Lindsey is especially concerned about the decrease in fentanyl’s cost seen over the last few years. In the past, pills on the street were typically sold from $5-10 and are now often only $2. This means people can afford larger quantities, with Lindsey citing a person smoking 50 fentanyl pills a day as an example.
The low cost and high potency makes fentanyl a common cutting agent used by manufacturers. They take more expensive drugs, like cocaine or methamphetamine, and lace them with fentanyl to increase production. Counterfeit pills are a large cause of fentanyl-related deaths. Hoffmann overdosed on what he believed to be oxycodone “M30” pills. Lindsey describes this as the most impactful aspect of fentanyl investigations. “Seeing [youth] die as a result of a drug that they may not have known they were taking… it feels like a theft or a robbery.”

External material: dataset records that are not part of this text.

<file path="config.mk">
export PLATFORM = sky130hd
export DESIGN_NAME = bin_to_bcd_seq
export DESIGN_NICKNAME = d
export VERILOG_FILES = /design/src/rtl/bin_to_bcd_seq_pkg.sv /design/src/rtl/bin_to_bcd_seq_adj.sv /design/src/rtl/bin_to_bcd_seq.sv
export SDC_FILE = /design/constraint.sdc
export NUM_CORES = 1
export LEC_CHECK = 0
export ABC_AREA = 1
export CORE_AREA = 2 2 69 71
export DETAILED_ROUTE_END_ITERATION = 8
export DIE_AREA = 0 0 71 73
export PLACE_DENSITY = 0.71
export RECOVER_POWER = 50
export REMOVE_ABC_BUFFERS = 1
export SYNTH_ARGS = -nofsm -noshare
export SYNTH_HDL_FRONTEND = slang
export SYNTH_HIERARCHICAL = 1
export SYNTH_SLANG_ARGS = --single-unit
</file>
<file path="constraint.sdc">
create_clock -name clk -period 2 [get_ports clk]
set_input_delay 0.2 -clock clk [delete_from_list [all_inputs] [get_ports clk]]
set_output_delay 0.2 -clock clk [all_outputs]
set_load 0.02 [all_outputs]
</file>
<file path="src/rtl/bin_to_bcd_seq_pkg.sv">
// Shared constants and state encoding for the sequential binary-to-BCD converter.
// Digit width, add-3 threshold/increment and the saturation digit live here so
// the digit adjuster and the controller agree on them.
package bin_to_bcd_seq_pkg;

  localparam int          DIGIT_W    = 4;
  localparam logic [3:0]  ADJ_THRESH = 4'd5;
  localparam logic [3:0]  ADJ_ADD    = 4'd3;
  localparam logic [3:0]  BCD_NINE   = 4'h9;

  typedef enum logic [1:0] {
    IDLE  = 2'd0,
    SHIFT = 2'd1,
    DONE  = 2'd2
  } state_t;

endpackage

</file>
<file path="src/rtl/bin_to_bcd_seq_adj.sv">
// One BCD digit adjust step of double dabble: add 3 when the digit is >= 5.
// Purely combinational, zero latency, no flow control.
// Arithmetic wraps at 4 bits; wrapped values only occur on overflow and are discarded.
module bcd_digit_adj
  import bin_to_bcd_seq_pkg::*;
(
  input  logic [DIGIT_W-1:0] din,
  output logic [DIGIT_W-1:0] dout
);

  // Conditional +3 so the following left shift carries correctly into the next digit
  always_comb begin
    dout = din;
    if (din >= ADJ_THRESH) begin
      dout = din + ADJ_ADD;
    end
  end

endmodule

</file>
<file path="src/rtl/bin_to_bcd_seq.sv">
// Sequential binary-to-BCD converter (shift-and-add-3), one input bit per clock.
// Latency: done pulses in the cycle after edge k+BIN_W for a start accepted at edge k.
// Backpressure: none; start is only sampled in IDLE and ignored while busy.
module bin_to_bcd_seq
  import bin_to_bcd_seq_pkg::*;
#(
  parameter int BIN_W  = 8,
  parameter int DIGITS = 3
) (
  input  logic                      clk,
  input  logic                      rst_n,
  input  logic                      start,
  input  logic [BIN_W-1:0]          bin_in,
  output logic                      busy,
  output logic                      done,
  output logic [DIGIT_W*DIGITS-1:0] bcd_out,
  output logic                      overflow
);

  localparam int SCR_W = DIGIT_W * DIGITS;
  localparam int CNT_W = $clog2(BIN_W + 1);

  state_t             state;
  state_t             state_nxt;
  logic [BIN_W-1:0]   shreg;
  logic [SCR_W-1:0]   scratch;
  logic [SCR_W-1:0]   scratch_adj;
  logic [SCR_W-1:0]   scratch_shift;
  logic [SCR_W-1:0]   nines;
  logic               ovf;
  logic               ovf_shift;
  logic [CNT_W-1:0]   cnt;
  logic               last_shift;

  // Per-digit add-3 correction ahead of every shift
  for (genvar g = 0; g < DIGITS; g++) begin : g_adj
    bcd_digit_adj u_adj (
      .din  (scratch[g*DIGIT_W +: DIGIT_W]),
      .dout (scratch_adj[g*DIGIT_W +: DIGIT_W])
    );
  end

  // Next scratch value after the shift; the bit leaving the top digit marks overflow
  always_comb begin
    scratch_shift = {scratch_adj[SCR_W-2:0], shreg[BIN_W-1]};
    ovf_shift     = ovf | scratch_adj[SCR_W-1];
    last_shift    = (state == SHIFT) && (cnt == CNT_W'(1));
    nines         = {DIGITS{BCD_NINE}};
  end

  // State register
  always_ff @(posedge clk or negedge rst_n) begin
    if (!rst_n) begin
      state <= IDLE;
    end else begin
      state <= state_nxt;
    end
  end

  // Next-state logic: accept start in IDLE, run BIN_W shifts, hold DONE for one cycle
  always_comb begin
    state_nxt = state;
    case (state)
      IDLE:    if (start) state_nxt = SHIFT;
      SHIFT:   if (last_shift) state_nxt = DONE;
      DONE:    state_nxt = IDLE;
      default: state_nxt = IDLE;
    endcase
  end

  // Status outputs decoded from state: busy covers SHIFT and DONE, done is the DONE cycle
  always_comb begin
    busy = (state != IDLE);
    done = (state == DONE);
  end

  // Datapath: load on accepted start, shift each SHIFT cycle, publish saturated result on the last shift
  always_ff @(posedge clk or negedge rst_n) begin
    if (!rst_n) begin
      shreg    <= '0;
      scratch  <= '0;
      ovf      <= 1'b0;
      cnt      <= '0;
      bcd_out  <= '0;
      overflow <= 1'b0;
    end else begin
      case (state)
        IDLE: begin
          if (start) begin
            shreg   <= bin_in;
            scratch <= '0;
            ovf     <= 1'b0;
            cnt     <= CNT_W'(BIN_W);
          end
        end
        SHIFT: begin
          shreg   <= shreg << 1;
          scratch <= scratch_shift;
          ovf     <= ovf_shift;
          cnt     <= cnt - CNT_W'(1);
          if (last_shift) begin
            bcd_out  <= ovf_shift ? nines : scratch_shift;
            overflow <= ovf_shift;
          end
        end
        default: begin
        end
      endcase
    end
  end

endmodule
</file>
==> results of run 1 <==
[sequential cells by signal, indices dropped and copies added (netlist names)]
| register | count |
|---|---|
| state | 2 |
| shreg | 8 |
| cnt | 4 |
| overflow | 1 |
| ovf | 1 |
| bcd_out | 12 |
| scratch | 12 |
[routing by layer]
metal | track usage, % | routed length [microns] | vias up
met1 | 23.9 | 2130 | 834
met3 | 3.87 | 157 | 5
met2 | 30.2 | 2090 | 24
li1 | - | - | 924
met4 | 6.92 | 45 | 0
met5 | 0 | 0 | -
[worst max path at each step]
stage	slack [ns]	endpoint	cells past startpoint
finish	0.13	busy	3
global route	0.03	bcd_out[11]	9
CTS	0.12	busy	3
detailed placement	0.23	bcd_out[3]	9
global placement	0.26	bcd_out[11]	9
floorplan	0.50	bcd_out[0]	9
[layout by cell type (no fill, tap or decap), drive strengths merged]
cell type and n:
nand2 104, dfrtp 40, nand3 34, inv 28
nor2 28, o21ai 20, clkdlybuf4s50 19, clkbuf 12
ha 8, dlygate4sd3 6, buf 4, a21oi 3
nand3b 1, nand4 1
[layout make-up]
cell class                 instances  area [sq um]  area share [%]
clock buffer                       8          90.1            3.53
tap                               54          67.6            2.65
multi-input combinational        199           988            38.8
inverter                          28           105            4.12
sequential                        40          1000            39.3
timing repair buffer              33           298            11.7
[critical path: cells and delay by family, from the launching register on]
kind / cells / cell delay [ns]
simple gates: 1 / 0.10
buf+inv: 2 / 0.66
flops: 1 / 0.62
[what timing repair did]
item,4_1_cts,5_1_grt
resized for setup,0,0
hold buffers,1,0
hold endpoints to repair,16,0
[through the flow]
stage	power [uW]	setup slack, ns	hold WS (ns)	cell area [sq um]	util [%]
after floorplan	2710	0.497	-0.0956	2100	-
after global placement	3340	0.264	0.143	2460	54.3
after detailed placement	3390	0.226	0.144	2460	54.3
after CTS	3950	0.121	0.363	2560	56.6
after global routing	4220	0.0305	0.496	2550	56.2
final	3890	0.132	0.467	2550	56.2
[power groups by stage]
stage	Clock (uW)	Sequential, uW	Combinational, uW
finish	557	1430	1900
global route	598	1480	2140
CTS	567	1430	1950
detailed placement	0	1440	1950
global placement	0	1440	1910
floorplan	0	1500	1200
[kinds of logic after synthesis]
group | after synthesis | synth area share [%]
AO/OA/AOI/OAI | 23 | 6.54
flip-flops | 40 | 46.3
buffers and inverters | 36 | 7.81
AND/OR/NAND/NOR | 168 | 34.8
adder cells (fa/ha/maj) | 8 | 4.63
==> results_dict.tcl, run 1 <==
set metrics [dict create \
    first_iter_violations 93 \
    netlist_instances 275 \
    cts_buffers 5 \
    hold_viol 0 \
    yosysMostFrequentCell "nand2_1" \
    maxSlewViolCount 0 \
    insertion_delay_ns 0.29 \
    io_buffers 25 \
    drive_gt1_share_pct 12.3 \
    cts_root_buffer "clkbuf_8" \
    cp_slowest_cell "dfrtp_1" \
    reg2reg_depth 9 \
    ios 26 \
    final_cell_count_no_fill 362 \
    cts_tree "yes" \
    netSwitchingFraction_pct 44.8 \
    rsz0062_at_grt "false" \
    drtPass1Iterations 4 \
    numPlacedInstances 353 \
    powerDensity_mw_per_mm2 1530 \
    max_stage_delay_ns 0.62 \
    min_period_ns 1.87 \
    antenna_left 0 \
    vias 1787 \
    cp.required_ns 1.80 \
    start_util_pct 47.7 \
    fillCellCount 440 \
    status "finished clean" \
    clock_sinks 40 \
    crit_arrival_ns 1.67 \
    grt_start_max_net_pins 23 \
    antenna_found_initial 0 \
    maxCapViolCount 0 \
    diodes 0 \
    grt_pass1_vias 1620 \
    synth_edf_count 0 \
    rrSetupSlack_ns 0.21 \
    min_to "bcd_out[5]" \
    hpwl_mm 3.20 \
    worstMarginPinSlew_ns 0.946 \
    async_reset_ff_share_pct 100 \
    rr_endpoint "bcd_out[4]" \
    dieHeight_microns 73 \
    nets 326 \
    wl_mm 4.42 \
    synth_top_area_cell "dfrtp_1" \
    start_kind "flip-flop" \
    synthFlopType "dfrtp_1" \
    wire_per_inst_microns 12.2 \
    synth_area_sq_mm 0.00216 \
    leakage_uw 0.00126 \
    synthTopCellsByArea "dfrtp_1 (46%), nand2_1 (17%), nand3_1 (7.6%)" \
    num_rows 25 \
    detail_route.vias_per_cell 4.94 \
    pwr-share-clk_pct 14.3 \
    overflow 0 \
    ys_ff_latch 40 \
    combPwrFrac_pct 48.9 \
    p_sw_uw 1740 \
    cts_max_path_buffers 2 \
    period_share_pct 93.4 \
    grt_pass1_wl_mm 7.35 \
    area_growth_pct 17.9 \
    die_w_microns 71 \
    worstPathCellList "nor2_2, inv_1, clkdlybuf4s50_1" \
    min_from "bcd_out[5]" \
    gp_routability_congestion 0.767 \
    ys_top_cells_by_count "nand2_1 (100), dfrtp_1 (40), nand3_1 (33)" \
    syn_avg_cell_area_sq_um 7.87 \
    worstSetupEndpointType "output pin" \
    grt_usage_pct 18.3 \
    crit_fanout 10 \
    core_sq_mm 0.00454 \
    dieArea_sq_mm 0.00518 \
    r2r-start "scratch[8]" \
    critPathLaunch "state[0]" \
    crit_type "reg2out" \
    clock_skew_ns 0.00634 \
    min_path_type "reg2reg" \
    cts_htree_levels 2 \
    setup_violations 0 \
    clock.fmax_mhz 535 \
    yosysWarnings 6 \
    max-slew-margin-rel_pct 36.9 \
    path_clk_slew_ns 0.07 \
    drc 0 \
    synth.top_cell.area_share_pct 46.3 \
    worst_ir_drop_vdd_v 0.000778 \
    p_int_uw 2150 \
    ys_types 20 \
    tns_ns 0 \
    ys_seq_area_share_pct 46.3 \
    seq_power_share_pct 36.8 \
    cts_setup_buffers 0 \
    holdPathStages 2 \
]
Power figures use the tool's default switching activity.
==> inputs of run 2 (changes only) <==
--- a/config.mk
+++ b/config.mk
@@ -6,7 +6,9 @@
 export NUM_CORES = 1
 export LEC_CHECK = 0
 export ABC_AREA = 1
+export CAP_MARGIN = 20
 export CORE_AREA = 2 2 69 71
+export CTS_CLUSTER_SIZE = 8
 export DETAILED_ROUTE_END_ITERATION = 8
 export DIE_AREA = 0 0 71 73
 export PLACE_DENSITY = 0.71
==> constraint.sdc (replaced) <==
create_clock -name clk -period 2.4 [get_ports clk]
set_input_delay 0.24 -clock clk [delete_from_list [all_inputs] [get_ports clk]]
set_output_delay 0.24 -clock clk [all_outputs]
set_load 0.02 [all_outputs]
==> results_dict.tcl, run 2 (synthesis gave the netlist of run 1 again) <==
set metrics [dict create \
    status "finished with violations" \
    violations "capacitance limit, slew limit" \
    final_common_cell "nand2_1" \
    antenna_left 0 \
    detail_route.vias_per_cell 5.05 \
    maxCapViolCount 1 \
    crit_fanout 10 \
    powerDensity_mw_per_mm2 1270 \
    hold_viol 0 \
    crit_arrival_ns 1.84 \
    min_path_type "reg2reg" \
    io_buffers 25 \
    diodes 0 \
    cts_buffers 5 \
    dieHeight_microns 73 \
    leakage_uw 0.00121 \
    vias 1793 \
    top_layer "met4" \
    drtPass1Iterations 4 \
    r2r-start "state[0]" \
    cts_setup_buffers 0 \
    grt_usage_pct 18.6 \
    total_power_uw 3140 \
    worst_ir_drop_vdd_v 0.000515 \
    start_util_pct 47.7 \
    min_to "bcd_out[6]" \
    holdPathStages 2 \
    wl_mm 4.28 \
    max-slew-margin-rel_pct -39.9 \
    cts.repair.resized 0 \
    cts_root_buffer "clkbuf_8" \
    overflow 0 \
    largestRegisters "bcd_out (12), scratch (12), shreg (8)" \
    insertion_delay_ns 0.29 \
    worstSetupEndpointType "output pin" \
    path_clk_slew_ns 0.08 \
    dieArea_sq_mm 0.00518 \
    clock.fmax_mhz 480 \
    reg2reg_depth 4 \
    first_iter_violations 98 \
    nets 320 \
    worstMarginPinSlew_ns 2.10 \
    maxSlewViolCount 41 \
    gp_routability_congestion 0.832 \
    setup_slack_ns 0.315 \
    worstPathCellList "nor2_2, inv_1, clkdlybuf4s50_1" \
    clock_sinks 40 \
    core_sq_mm 0.00454 \
    period_share_pct 86.9 \
    dp_slack_ns 0.630 \
    start_kind "flip-flop" \
    cts_htree_levels 2 \
    num_rows 25 \
    grt_pass1_wl_mm 7.62 \
    rrSetupSlack_ns 0.34 \
    drive_gt1_share_pct 9.63 \
    min_period_ns 2.08 \
    wl_met3_microns 136 \
    cts_tree "yes" \
    area_growth_pct 14.1 \
    cts_max_path_buffers 2 \
    tns_ns 0 \
    wl_met1_mm 2.02 \
    rr_endpoint "cnt[1]" \
    crit_type "reg2out" \
    die_w_microns 71 \
    cp.required_ns 2.16 \
    drc 0 \
    grt_pass1_vias 1692 \
    min_from "bcd_out[6]" \
    max_stage_delay_ns 0.54 \
    antenna_found_initial 0 \
    setup_violations 0 \
    hold_buffers 0 \
    mostFrequentLayoutCells "nand2_1 (100), dfrtp_1 (40), nand3_1 (34)" \
    ios 26 \
    rsz0062_at_grt "false" \
    cp_slowest_cell "clkdlybuf4s50_1" \
    wire_per_inst_microns 12.1 \
    met2WireLength_mm 2.07 \
    clock_skew_ns 0.00947 \
    grt_start_max_net_pins 41 \
    hpwl_mm 3.06 \
]
==> run 2: changes by cell type in the layout (fill, tap and decap cells not counted), sizes merged <==
cell,previous run,this run
clkinv,0,1
clkdlybuf4s50,19,24
dlygate4sd3,6,0
buf,4,1
clkbuf,12,8
==> run 2: cell type report <==
class / count / area [sq um]
Clock buffer: 6 / 72.6
Clock inverter: 1 / 5.00
Fill cell: 442 / 2070
Inverter: 28 / 105
Multi-Input combinational cell: 199 / 962
Sequential cell: 40 / 1000
Tap cell: 54 / 67.6
Timing Repair Buffer: 27 / 255
==> run 2: worst max path at each step <==
stage / startpoint / endpoint / slack [ns] / cells after the start
final: state[0] / busy / 0.32 / 3
after global routing: start / cnt[1] / 0.12 / 5
after CTS: state[0] / busy / 0.30 / 3
after detailed placement: state[0] / busy / 0.63 / 3
after global placement: state[0] / busy / 0.63 / 3
after floorplan: scratch[8] / bcd_out[0] / 0.90 / 9
==> run 2: critical path: cells and delay by family (launching register included) <==
kind	cells	cell delay (ns)
buf+inv	2	0.62
flops	1	0.53
simple gates	1	0.40
==> run 2: where the power goes <==
part | total (uW) | switching, uW | internal, uW
combinational | 1530 | 949 | 583
clock | 419 | 221 | 198
sequential | 1190 | 236 | 950
total | 3140 | 1410 | 1730
==> run 2: layer usage <==
metal | vias up | track usage, %
met5 | - | 0
met4 | 0 | 5.66
met3 | 6 | 3.73
met2 | 27 | 30.9
met1 | 849 | 24.6
li1 | 911 | -
==> run 2: through the flow <==
step	area, sq um	hold WS (ns)	utilization (%)	cells
floorplan	2100	-0.0556	-	267
global placement	2430	0.416	53.5	348
detailed placement	2430	0.414	53.5	348
CTS	2500	0.105	55.2	355
global route	2470	0.508	54.4	355
finish	2470	0.472	54.4	355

The extreme potency of the drug increases the high received from taking it, making it dangerously addictive. With counterfeit pills circulating, people may become addicted to fentanyl while under the perception that they’re using something else. The potency also makes it lethal, with two milligrams commonly being considered a fatal dose. That amount can fit on the tip of a pencil.
Lindsey believes that dealers understand the impacts, but “it’s more about making money than anything.” The fentanyl business has booming profits. Most of the supply is manufactured by transnational drug cartels in Mexico who then transport the drug into the US along major freeways. Interstate 5 (I-5) plays a crucial role in drug trafficking, and Lindsey says that cartels have infiltrated Oregon, as well as Washington, California, and Idaho.
PPB is part of the Oregon-Idaho High Intensity Drug Trafficking Area (HIDTA) program. Police commanders from each state attend meetings where they discuss the fentanyl epidemic and how best to combat it. They examine trends, analyze the effectiveness of preventative measures, and connect each other with resources. In 2021, HIDTA reportedly seized more than 1.3 million counterfeit pills in Oregon according to the OHA.
One of HIDTA’s strategies is tracking the levels of dealers. In overdose cases they start with the level one dealer, the one who had direct contact with the victim. If found, they use the level one dealer to track down the level two dealer. The level two dealer is the person who sold the drugs to the level one dealer. The tracking is continued to the highest levels possible, until the trail goes cold.
In the Hoffmann case, Espinoza was the third-level supplier. Typically, the higher the level, the larger the volume of drugs they are dealing. The Department of Justice describes Espinoza as a high-volume dealer, and he has been indicted federally.
The counterfeit M30 pills Espinoza supplied were manufactured with fentanyl, which is a typical occurrence as fentanyl has no taste. The only way to know if a drug has been laced is through the use of fentanyl test strips.
Free fentanyl test strips are offered at the Multnomah County Harm Reduction Clinic through their Syringe Exchange program. The harm reduction clinic is open Monday to Thursday from 11am to 7pm at 12425 NE Glisan St, Portland, OR 97230. More information can be found at https://www.multco.us/hiv-and-std-services/syringe-exchange-and-disposal. The clinic also offers overdose rescue kits which include naloxone, a drug used to reverse opioid overdoses, although nation-wide naloxone shortages have made access to these resources difficult. In addition, most insurers provide coverage for naloxone if you take prescription opioids.